Data Flow (Customer Insights)
Overview
In Customer Insights Accelerator, we use Data Load to aggregate Datamart data by customer, product and pricing month and we store it in the Data Source AggregatedData. It helps improve the dashboard performance because:
The system queries data in a smaller data set.
Some data need to be pre-processed before showing on dashboards as trend values, product and customer classification etc.
Note: There are some charts and portlets whose data are queried from the Datamart directly, not from AggregatedData Data Source, such as:
Customer Global View Dashboard: Customer Summary portlet
Customer Detail View: Customer Summary Portlet, Waterfall chart
To improve performance, the processed aggregated data is limited to the last 12 months of transaction data.
Configurable Batching for Aggregation Data Load
Configurable batching for aggregation data loads allows you to adjust batch sizes according to your specific dataset and hardware. By configuring the batch size, you can optimize performance, avoid data load failures, and ensure accurate aggregation results.
How to Configure Batching for Aggregation Data Load
Navigate to Analytics > Data Manager > Data Loads > Customer Insights Aggregation and open the Calculation tab.
In the Batching Dimension field, select the parameter that will be used to split the data for the batch.
Note: Use a customer attribute (customer type, customer group, …) to ensure all data for a particular customer is processed within a single batch.
Â
Save the Data Load.
When you define a batching dimension, the aggregation data load process creates batches based on the selected dimension. Only the necessary data for the specified batch will be loaded to optimize memory usage and performance.
Example of Batching
Batch Dimension = customer group
Batch01: customerGroup=A → batchFilter: customerGroup = A
Batch02: customerGroup=B → batchFilter: customerGroup = B
Batch03: customerGroup=C → batchFilter: customerGroup = C
Best Practices
Try to choose a batching dimension that will produce relatively even-sized data slices over the last 12 months.
Ideally, aim for batches of approximately 100,000 transaction rows each to achieve a balance between processing speed and system stability – it all depends on your cluster setup. If other batch sizes are working well for your setup, you can continue using them.

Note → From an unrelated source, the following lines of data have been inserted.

===== config.mk =====
export PLATFORM = sky130hd
export DESIGN_NAME = mem_access_stage
export DESIGN_NICKNAME = d
export VERILOG_FILES = /design/src/rtl/mem_access_stage.sv
export SDC_FILE = /design/constraint.sdc
export NUM_CORES = 1
export LEC_CHECK = 0
export ABC_CLOCK_PERIOD_IN_PS = 3400
export CAP_MARGIN = 20
export CORE_MARGIN = 4
export CORE_UTILIZATION = 28
export DETAILED_ROUTE_END_ITERATION = 10
export GPL_TIMING_DRIVEN = 1
export RECOVER_POWER = 100
export SKIP_LAST_GASP = 1
export SYNTH_ARGS = -nofsm -noshare
export SYNTH_HDL_FRONTEND = slang
export SYNTH_SLANG_ARGS = --single-unit

===== constraint.sdc =====
create_clock -name clk -period 3.4 [get_ports clk]
set_input_delay 0.68 -clock clk [delete_from_list [all_inputs] [get_ports clk]]
set_output_delay 0.68 -clock clk [all_outputs]
set_load 0.03 [all_outputs]
## config.mk

```make
export PLATFORM = sky130hd
export DESIGN_NAME = mac_seq_ctrl
export DESIGN_NICKNAME = d
export VERILOG_FILES = /design/src/rtl/mac_seq_ctrl.sv
export SDC_FILE = /design/constraint.sdc
export NUM_CORES = 1
export LEC_CHECK = 0
export ABC_AREA = 1
export ABC_CLOCK_PERIOD_IN_PS = 1400
export CAP_MARGIN = 0
export CORE_UTILIZATION = 44
export CTS_CLUSTER_SIZE = 30
export DETAILED_ROUTE_END_ITERATION = 6
export GPL_ROUTABILITY_DRIVEN = 0
export PLACE_DENSITY = 0.75
export REMOVE_ABC_BUFFERS = 1
export SLEW_MARGIN = 40
export SYNTH_ARGS = -nofsm -noshare
export SYNTH_HDL_FRONTEND = slang
export SYNTH_SLANG_ARGS = --single-unit
```

## constraint.sdc

```tcl
create_clock -name clk -period 1.4 [get_ports clk]
set_input_delay 0.28 -clock clk [delete_from_list [all_inputs] [get_ports clk]]
set_output_delay 0.28 -clock clk [all_outputs]
set_load 0.01 [all_outputs]
```
### config.mk
export PLATFORM = sky130hd
export DESIGN_NAME = alu_seq_ctrl
export DESIGN_NICKNAME = d
export VERILOG_FILES = /design/src/rtl/pkg_alu.sv /design/src/rtl/pkg_alu_seq.sv /design/src/rtl/pkg_pflags.sv /design/src/rtl/alu_seq_ctrl.sv
export SDC_FILE = /design/constraint.sdc
export NUM_CORES = 1
export LEC_CHECK = 0
export ABC_AREA = 1
export CAP_MARGIN = 25
export CORE_ASPECT_RATIO = 1.25
export CORE_MARGIN = 10
export CORE_UTILIZATION = 35
export DETAILED_ROUTE_END_ITERATION = 12
export GPL_ROUTABILITY_DRIVEN = 0
export SLEW_MARGIN = 20
export SYNTH_ARGS = -nofsm -noshare
export SYNTH_HDL_FRONTEND = slang
export SYNTH_SLANG_ARGS = --single-unit
export TNS_END_PERCENT = 100
### constraint.sdc
create_clock -name clk -period 1.58 [get_ports clk]
set_clock_uncertainty 0.05 [all_clocks]
set_input_delay 0.237 -clock clk [delete_from_list [all_inputs] [get_ports clk]]
set_output_delay 0.237 -clock clk [all_outputs]
set_load 0.01 [all_outputs]
### src/rtl/pkg_alu.sv
// rtl/pkg_alu.sv - opcodes of the shared 8-bit ALU
package pkg_alu;
  typedef enum logic [2:0] {
    alu_op_add  = 3'd0,
    alu_op_adc  = 3'd1,
    alu_op_sub  = 3'd2,
    alu_op_sbc  = 3'd3,
    alu_op_and  = 3'd4,
    alu_op_or   = 3'd5,
    alu_op_xor  = 3'd6,
    alu_op_pass = 3'd7
  } alu_oper;
endpackage

### src/rtl/pkg_alu_seq.sv
// rtl/pkg_alu_seq.sv - request opcodes, states and constants of the ALU sequencer
package pkg_alu_seq;
  typedef enum logic [2:0] {
    ADDP = 3'd0,
    SUBP = 3'd1,
    CMPP = 3'd2,
    MUL  = 3'd3
  } seq_oper;

  typedef enum logic [2:0] {
    ST_IDLE = 3'd0,
    ST_LO   = 3'd1,
    ST_HI   = 3'd2,
    ST_MUL  = 3'd3,
    ST_DONE = 3'd4
  } seq_state;

  localparam int SEQ_MUL_ITERS = 8;
endpackage

### src/rtl/pkg_pflags.sv
// rtl/pkg_pflags.sv - processor flag vector layout
package pkg_pflags;
  localparam int proc_flags_msb_pos = 3;
  localparam int pf_slot_c = 0;
  localparam int pf_slot_z = 1;
endpackage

If you encounter data load timeouts, consider selecting a more granular batching dimension to create smaller, more manageable batches.
Limitations
When using our test dataset containing 41 million transaction rows (with 21 million rows of the last 12 months data), we encountered the following limitations:
A single calculation with more than 50.000 batches took approximately 7 hours to process and did not complete successfully.
Batches covering more than 1 million transaction rows frequently resulted in timeouts.